### Supplied material
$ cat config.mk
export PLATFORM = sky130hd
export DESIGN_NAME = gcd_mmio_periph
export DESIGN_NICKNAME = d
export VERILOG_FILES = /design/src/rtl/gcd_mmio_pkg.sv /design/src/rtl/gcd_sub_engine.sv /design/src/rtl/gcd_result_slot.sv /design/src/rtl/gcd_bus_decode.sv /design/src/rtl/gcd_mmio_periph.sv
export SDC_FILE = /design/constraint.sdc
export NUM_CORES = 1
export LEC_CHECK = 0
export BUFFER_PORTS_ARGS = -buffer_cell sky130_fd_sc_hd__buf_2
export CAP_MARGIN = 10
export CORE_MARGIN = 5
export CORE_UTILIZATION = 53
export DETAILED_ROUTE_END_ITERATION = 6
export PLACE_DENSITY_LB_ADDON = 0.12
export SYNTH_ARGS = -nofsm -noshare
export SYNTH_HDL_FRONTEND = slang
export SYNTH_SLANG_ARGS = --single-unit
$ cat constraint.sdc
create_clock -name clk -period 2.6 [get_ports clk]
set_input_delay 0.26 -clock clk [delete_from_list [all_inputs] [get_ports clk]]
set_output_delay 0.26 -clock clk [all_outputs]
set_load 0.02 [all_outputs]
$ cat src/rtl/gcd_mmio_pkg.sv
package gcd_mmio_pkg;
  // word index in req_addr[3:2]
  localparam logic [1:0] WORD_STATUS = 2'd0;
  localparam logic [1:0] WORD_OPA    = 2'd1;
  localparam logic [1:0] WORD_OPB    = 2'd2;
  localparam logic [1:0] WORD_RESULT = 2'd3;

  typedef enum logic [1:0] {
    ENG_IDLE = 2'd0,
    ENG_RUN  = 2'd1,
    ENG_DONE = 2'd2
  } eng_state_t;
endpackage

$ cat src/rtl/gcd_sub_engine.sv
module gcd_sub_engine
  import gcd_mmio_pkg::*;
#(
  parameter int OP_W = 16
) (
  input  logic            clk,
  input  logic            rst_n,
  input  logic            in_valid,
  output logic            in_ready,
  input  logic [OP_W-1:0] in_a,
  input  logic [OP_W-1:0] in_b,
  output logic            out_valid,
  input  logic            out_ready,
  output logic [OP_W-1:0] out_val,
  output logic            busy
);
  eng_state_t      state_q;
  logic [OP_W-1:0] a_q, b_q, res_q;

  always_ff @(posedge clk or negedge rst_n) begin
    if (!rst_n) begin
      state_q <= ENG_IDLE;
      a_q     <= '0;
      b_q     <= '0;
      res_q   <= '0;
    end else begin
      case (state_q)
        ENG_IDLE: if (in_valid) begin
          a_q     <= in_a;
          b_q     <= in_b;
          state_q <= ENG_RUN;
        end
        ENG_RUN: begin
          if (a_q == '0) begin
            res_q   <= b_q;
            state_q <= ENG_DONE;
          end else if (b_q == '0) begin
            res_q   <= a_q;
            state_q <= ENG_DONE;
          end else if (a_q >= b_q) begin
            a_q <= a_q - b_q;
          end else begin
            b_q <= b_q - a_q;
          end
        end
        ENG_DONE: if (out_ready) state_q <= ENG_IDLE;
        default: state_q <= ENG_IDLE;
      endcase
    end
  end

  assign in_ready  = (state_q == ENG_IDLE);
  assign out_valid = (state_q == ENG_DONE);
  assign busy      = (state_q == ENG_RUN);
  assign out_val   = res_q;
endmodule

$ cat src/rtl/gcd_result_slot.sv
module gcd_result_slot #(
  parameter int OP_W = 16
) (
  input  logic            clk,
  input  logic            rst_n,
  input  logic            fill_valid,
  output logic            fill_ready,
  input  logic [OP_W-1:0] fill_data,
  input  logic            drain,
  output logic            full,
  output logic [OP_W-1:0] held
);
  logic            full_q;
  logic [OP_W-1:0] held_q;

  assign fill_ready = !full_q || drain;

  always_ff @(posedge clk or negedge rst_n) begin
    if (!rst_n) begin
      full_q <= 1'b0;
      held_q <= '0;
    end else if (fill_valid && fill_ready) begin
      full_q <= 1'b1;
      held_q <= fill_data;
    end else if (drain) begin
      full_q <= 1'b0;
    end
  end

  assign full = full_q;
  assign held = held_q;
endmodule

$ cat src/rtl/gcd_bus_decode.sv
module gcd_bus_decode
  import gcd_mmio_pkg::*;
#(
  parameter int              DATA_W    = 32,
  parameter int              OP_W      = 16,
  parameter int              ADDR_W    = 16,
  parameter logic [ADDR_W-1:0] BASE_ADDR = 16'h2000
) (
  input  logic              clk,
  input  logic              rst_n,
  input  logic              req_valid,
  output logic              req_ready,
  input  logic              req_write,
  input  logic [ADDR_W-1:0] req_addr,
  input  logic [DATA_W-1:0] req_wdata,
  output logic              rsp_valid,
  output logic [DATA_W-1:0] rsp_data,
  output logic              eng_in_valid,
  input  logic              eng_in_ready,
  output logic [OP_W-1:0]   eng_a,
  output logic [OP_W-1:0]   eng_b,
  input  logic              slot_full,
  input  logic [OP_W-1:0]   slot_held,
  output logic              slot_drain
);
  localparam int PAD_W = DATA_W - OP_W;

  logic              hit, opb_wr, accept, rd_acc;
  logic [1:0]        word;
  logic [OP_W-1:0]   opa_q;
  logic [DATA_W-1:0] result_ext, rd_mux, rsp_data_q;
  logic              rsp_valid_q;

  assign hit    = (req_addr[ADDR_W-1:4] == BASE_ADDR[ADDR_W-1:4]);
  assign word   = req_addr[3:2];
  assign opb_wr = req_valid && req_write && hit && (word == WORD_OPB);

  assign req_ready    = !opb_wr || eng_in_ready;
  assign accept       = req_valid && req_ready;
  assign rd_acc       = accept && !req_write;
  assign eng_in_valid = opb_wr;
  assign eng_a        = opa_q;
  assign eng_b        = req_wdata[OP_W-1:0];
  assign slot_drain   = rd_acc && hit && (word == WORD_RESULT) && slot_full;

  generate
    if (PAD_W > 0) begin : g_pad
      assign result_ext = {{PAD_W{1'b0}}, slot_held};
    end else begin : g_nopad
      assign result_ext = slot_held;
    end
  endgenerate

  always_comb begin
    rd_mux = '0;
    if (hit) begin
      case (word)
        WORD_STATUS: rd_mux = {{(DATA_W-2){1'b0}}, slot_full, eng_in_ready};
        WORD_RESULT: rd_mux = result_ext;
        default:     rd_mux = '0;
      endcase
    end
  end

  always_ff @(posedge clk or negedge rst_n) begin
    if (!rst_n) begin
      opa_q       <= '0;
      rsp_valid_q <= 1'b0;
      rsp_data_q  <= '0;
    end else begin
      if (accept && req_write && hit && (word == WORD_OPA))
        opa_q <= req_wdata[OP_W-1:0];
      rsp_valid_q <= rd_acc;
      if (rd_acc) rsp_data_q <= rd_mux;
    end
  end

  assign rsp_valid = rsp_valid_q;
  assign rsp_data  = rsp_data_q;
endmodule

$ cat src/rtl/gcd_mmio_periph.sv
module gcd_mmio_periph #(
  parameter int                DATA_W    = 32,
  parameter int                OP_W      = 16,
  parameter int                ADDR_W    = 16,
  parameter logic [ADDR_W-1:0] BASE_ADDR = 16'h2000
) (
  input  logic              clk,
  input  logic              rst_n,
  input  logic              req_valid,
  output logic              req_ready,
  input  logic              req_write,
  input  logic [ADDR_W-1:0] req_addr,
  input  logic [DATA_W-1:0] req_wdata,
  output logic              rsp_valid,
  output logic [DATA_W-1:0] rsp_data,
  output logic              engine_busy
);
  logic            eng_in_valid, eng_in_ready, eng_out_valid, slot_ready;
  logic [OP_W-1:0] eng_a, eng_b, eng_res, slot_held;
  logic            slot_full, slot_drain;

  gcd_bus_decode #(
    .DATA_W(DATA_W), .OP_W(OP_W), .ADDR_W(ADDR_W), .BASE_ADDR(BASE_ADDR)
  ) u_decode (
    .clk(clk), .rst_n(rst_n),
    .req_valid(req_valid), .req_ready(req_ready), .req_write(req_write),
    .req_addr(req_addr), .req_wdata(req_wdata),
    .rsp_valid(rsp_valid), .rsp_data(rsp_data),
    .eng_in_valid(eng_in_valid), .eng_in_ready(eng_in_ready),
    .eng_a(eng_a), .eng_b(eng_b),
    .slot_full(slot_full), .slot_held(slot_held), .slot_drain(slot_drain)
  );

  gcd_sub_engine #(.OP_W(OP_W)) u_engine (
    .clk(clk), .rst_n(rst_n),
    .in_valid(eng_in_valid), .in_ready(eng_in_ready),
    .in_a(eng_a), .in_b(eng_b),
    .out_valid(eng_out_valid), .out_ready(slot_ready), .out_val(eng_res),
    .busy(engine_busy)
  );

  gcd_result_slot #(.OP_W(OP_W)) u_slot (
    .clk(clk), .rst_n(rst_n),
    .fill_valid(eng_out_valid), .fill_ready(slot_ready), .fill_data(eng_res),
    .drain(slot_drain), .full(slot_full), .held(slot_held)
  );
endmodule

* * *

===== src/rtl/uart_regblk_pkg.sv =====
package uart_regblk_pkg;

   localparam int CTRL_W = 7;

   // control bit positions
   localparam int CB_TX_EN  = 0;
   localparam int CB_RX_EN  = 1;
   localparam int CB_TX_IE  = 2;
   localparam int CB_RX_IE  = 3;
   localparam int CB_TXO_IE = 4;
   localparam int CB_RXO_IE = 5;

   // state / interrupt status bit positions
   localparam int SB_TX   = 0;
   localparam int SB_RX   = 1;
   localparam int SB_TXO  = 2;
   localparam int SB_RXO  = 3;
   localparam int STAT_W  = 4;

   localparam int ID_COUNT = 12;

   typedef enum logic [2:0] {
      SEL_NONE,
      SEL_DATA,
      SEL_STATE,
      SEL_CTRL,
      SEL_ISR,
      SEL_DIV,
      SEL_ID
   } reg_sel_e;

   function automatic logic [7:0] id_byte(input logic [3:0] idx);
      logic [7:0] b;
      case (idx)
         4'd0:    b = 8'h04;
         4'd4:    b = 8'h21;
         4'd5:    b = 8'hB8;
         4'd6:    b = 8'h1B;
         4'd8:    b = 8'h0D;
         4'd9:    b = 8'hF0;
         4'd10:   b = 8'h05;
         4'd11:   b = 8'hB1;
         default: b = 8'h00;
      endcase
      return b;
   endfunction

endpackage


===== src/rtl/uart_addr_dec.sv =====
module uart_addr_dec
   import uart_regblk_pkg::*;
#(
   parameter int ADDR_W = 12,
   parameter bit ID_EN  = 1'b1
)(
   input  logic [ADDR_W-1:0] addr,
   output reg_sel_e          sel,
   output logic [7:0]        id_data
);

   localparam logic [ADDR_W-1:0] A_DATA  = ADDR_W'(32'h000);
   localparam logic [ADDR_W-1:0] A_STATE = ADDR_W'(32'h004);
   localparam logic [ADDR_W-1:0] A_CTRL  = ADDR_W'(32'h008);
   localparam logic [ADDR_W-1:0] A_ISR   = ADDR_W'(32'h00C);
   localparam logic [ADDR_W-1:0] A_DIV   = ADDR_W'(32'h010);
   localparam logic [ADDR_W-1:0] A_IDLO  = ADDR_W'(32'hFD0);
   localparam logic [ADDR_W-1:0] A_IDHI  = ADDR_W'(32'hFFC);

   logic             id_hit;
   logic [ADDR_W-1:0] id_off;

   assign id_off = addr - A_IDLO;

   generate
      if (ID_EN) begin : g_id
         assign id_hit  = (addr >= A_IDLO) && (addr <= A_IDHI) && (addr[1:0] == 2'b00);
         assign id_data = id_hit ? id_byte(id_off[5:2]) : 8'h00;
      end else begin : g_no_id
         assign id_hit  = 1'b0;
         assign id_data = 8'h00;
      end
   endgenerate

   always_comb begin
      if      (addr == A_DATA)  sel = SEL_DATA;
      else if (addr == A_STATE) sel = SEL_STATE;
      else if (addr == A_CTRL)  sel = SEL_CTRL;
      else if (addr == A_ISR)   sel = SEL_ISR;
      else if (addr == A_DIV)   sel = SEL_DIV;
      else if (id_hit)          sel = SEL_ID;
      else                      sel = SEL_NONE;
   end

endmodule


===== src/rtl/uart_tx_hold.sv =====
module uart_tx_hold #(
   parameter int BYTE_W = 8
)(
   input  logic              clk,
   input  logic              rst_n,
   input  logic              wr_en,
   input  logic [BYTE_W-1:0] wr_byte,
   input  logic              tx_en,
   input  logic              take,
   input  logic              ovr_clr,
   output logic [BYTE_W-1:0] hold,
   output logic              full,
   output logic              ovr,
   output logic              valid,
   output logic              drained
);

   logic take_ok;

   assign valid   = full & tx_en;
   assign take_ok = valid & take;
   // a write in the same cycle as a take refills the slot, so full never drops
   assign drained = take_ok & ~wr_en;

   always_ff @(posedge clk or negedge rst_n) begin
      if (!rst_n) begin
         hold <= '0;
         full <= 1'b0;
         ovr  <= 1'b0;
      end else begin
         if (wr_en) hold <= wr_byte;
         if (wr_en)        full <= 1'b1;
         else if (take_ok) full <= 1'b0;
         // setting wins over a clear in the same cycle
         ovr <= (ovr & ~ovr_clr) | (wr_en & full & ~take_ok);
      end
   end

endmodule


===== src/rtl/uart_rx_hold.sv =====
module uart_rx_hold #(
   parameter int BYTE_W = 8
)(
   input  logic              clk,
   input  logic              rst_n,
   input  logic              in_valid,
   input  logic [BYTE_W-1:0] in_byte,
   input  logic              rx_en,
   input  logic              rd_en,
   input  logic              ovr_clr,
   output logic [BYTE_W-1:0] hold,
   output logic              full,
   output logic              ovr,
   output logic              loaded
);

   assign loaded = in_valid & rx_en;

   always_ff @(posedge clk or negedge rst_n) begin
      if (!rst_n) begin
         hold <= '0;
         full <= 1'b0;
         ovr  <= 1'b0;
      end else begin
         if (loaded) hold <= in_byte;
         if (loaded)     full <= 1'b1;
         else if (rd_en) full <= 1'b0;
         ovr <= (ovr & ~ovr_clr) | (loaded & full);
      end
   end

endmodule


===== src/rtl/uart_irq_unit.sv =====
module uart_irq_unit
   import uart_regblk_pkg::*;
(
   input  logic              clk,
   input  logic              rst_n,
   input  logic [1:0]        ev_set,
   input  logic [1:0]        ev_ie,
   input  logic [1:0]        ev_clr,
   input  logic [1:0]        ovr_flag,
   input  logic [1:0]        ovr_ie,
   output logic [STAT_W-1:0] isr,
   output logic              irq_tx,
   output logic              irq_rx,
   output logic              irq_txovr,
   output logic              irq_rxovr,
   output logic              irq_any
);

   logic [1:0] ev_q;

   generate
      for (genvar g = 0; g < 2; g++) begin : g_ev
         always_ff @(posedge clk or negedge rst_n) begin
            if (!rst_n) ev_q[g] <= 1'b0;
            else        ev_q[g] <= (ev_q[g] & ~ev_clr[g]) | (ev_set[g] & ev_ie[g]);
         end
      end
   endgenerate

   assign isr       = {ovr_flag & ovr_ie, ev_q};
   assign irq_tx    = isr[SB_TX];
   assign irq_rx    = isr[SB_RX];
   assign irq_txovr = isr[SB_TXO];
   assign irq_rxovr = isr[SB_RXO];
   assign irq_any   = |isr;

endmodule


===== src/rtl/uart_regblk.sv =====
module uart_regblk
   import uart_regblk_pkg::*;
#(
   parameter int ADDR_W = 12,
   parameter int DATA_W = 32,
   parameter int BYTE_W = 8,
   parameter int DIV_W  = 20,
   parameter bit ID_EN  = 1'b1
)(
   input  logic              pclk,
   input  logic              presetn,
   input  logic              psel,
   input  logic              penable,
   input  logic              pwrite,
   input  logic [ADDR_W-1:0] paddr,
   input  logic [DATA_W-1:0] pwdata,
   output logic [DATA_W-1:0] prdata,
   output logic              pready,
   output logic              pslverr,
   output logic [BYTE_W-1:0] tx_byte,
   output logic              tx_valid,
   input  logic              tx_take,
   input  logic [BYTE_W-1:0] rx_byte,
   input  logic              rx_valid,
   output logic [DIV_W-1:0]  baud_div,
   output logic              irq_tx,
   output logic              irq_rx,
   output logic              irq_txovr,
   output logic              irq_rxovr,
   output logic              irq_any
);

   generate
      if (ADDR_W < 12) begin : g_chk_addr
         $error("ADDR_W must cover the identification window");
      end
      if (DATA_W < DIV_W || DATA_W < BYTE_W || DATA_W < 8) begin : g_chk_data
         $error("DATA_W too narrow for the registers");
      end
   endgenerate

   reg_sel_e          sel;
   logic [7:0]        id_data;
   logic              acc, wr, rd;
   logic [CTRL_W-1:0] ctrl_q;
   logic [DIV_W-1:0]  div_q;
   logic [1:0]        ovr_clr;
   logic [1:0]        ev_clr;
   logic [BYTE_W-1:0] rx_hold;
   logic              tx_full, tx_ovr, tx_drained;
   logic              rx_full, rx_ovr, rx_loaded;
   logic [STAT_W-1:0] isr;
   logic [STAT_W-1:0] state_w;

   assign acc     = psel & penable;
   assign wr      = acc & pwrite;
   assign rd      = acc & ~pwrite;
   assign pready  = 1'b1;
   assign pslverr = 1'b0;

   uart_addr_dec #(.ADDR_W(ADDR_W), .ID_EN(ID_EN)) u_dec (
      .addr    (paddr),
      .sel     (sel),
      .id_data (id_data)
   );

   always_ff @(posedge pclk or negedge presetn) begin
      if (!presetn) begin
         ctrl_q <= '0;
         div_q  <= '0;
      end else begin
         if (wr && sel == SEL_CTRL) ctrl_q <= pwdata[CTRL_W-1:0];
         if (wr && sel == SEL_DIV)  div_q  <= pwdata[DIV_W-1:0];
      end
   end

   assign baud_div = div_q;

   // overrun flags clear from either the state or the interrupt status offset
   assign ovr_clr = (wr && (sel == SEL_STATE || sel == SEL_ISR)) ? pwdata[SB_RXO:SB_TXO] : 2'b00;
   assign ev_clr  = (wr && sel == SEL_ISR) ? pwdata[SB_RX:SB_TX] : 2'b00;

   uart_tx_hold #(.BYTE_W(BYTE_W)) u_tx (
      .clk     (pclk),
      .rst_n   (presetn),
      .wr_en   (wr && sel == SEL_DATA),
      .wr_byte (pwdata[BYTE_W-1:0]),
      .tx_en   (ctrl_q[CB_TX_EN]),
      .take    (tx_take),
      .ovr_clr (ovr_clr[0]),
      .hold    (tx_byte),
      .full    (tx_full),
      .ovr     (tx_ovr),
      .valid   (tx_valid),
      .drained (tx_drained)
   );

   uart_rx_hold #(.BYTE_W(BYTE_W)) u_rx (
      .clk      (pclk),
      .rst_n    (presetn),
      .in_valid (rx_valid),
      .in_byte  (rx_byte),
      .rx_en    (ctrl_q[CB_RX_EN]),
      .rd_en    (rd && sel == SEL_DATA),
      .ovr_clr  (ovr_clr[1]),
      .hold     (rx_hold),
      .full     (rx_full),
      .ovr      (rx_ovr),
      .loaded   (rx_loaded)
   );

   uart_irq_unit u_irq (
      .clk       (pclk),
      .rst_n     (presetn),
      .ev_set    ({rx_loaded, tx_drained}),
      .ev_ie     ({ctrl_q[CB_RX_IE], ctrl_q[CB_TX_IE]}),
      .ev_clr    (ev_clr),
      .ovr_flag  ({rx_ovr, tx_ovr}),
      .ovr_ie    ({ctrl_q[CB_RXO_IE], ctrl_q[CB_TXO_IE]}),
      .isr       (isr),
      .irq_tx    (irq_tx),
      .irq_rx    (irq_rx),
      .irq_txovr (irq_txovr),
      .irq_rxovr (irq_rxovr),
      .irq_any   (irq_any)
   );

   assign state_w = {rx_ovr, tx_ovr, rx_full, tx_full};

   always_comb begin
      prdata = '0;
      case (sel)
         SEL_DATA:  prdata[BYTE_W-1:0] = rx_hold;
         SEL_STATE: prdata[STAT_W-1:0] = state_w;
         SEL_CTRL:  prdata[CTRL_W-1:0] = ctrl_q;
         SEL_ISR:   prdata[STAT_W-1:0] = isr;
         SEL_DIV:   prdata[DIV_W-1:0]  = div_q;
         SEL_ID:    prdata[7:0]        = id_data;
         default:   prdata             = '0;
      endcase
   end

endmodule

### Instructions to follow
All lines above from the one containing "export DESIGN_NAME = gcd_mmio_periph" to the one containing "export NUM_CORES = 1" must be repeated exactly, both lines included, and no others.

### Solution to the exercise
export DESIGN_NAME = gcd_mmio_periph
export DESIGN_NICKNAME = d
export VERILOG_FILES = /design/src/rtl/gcd_mmio_pkg.sv /design/src/rtl/gcd_sub_engine.sv /design/src/rtl/gcd_result_slot.sv /design/src/rtl/gcd_bus_decode.sv /design/src/rtl/gcd_mmio_periph.sv
export SDC_FILE = /design/constraint.sdc
export NUM_CORES = 1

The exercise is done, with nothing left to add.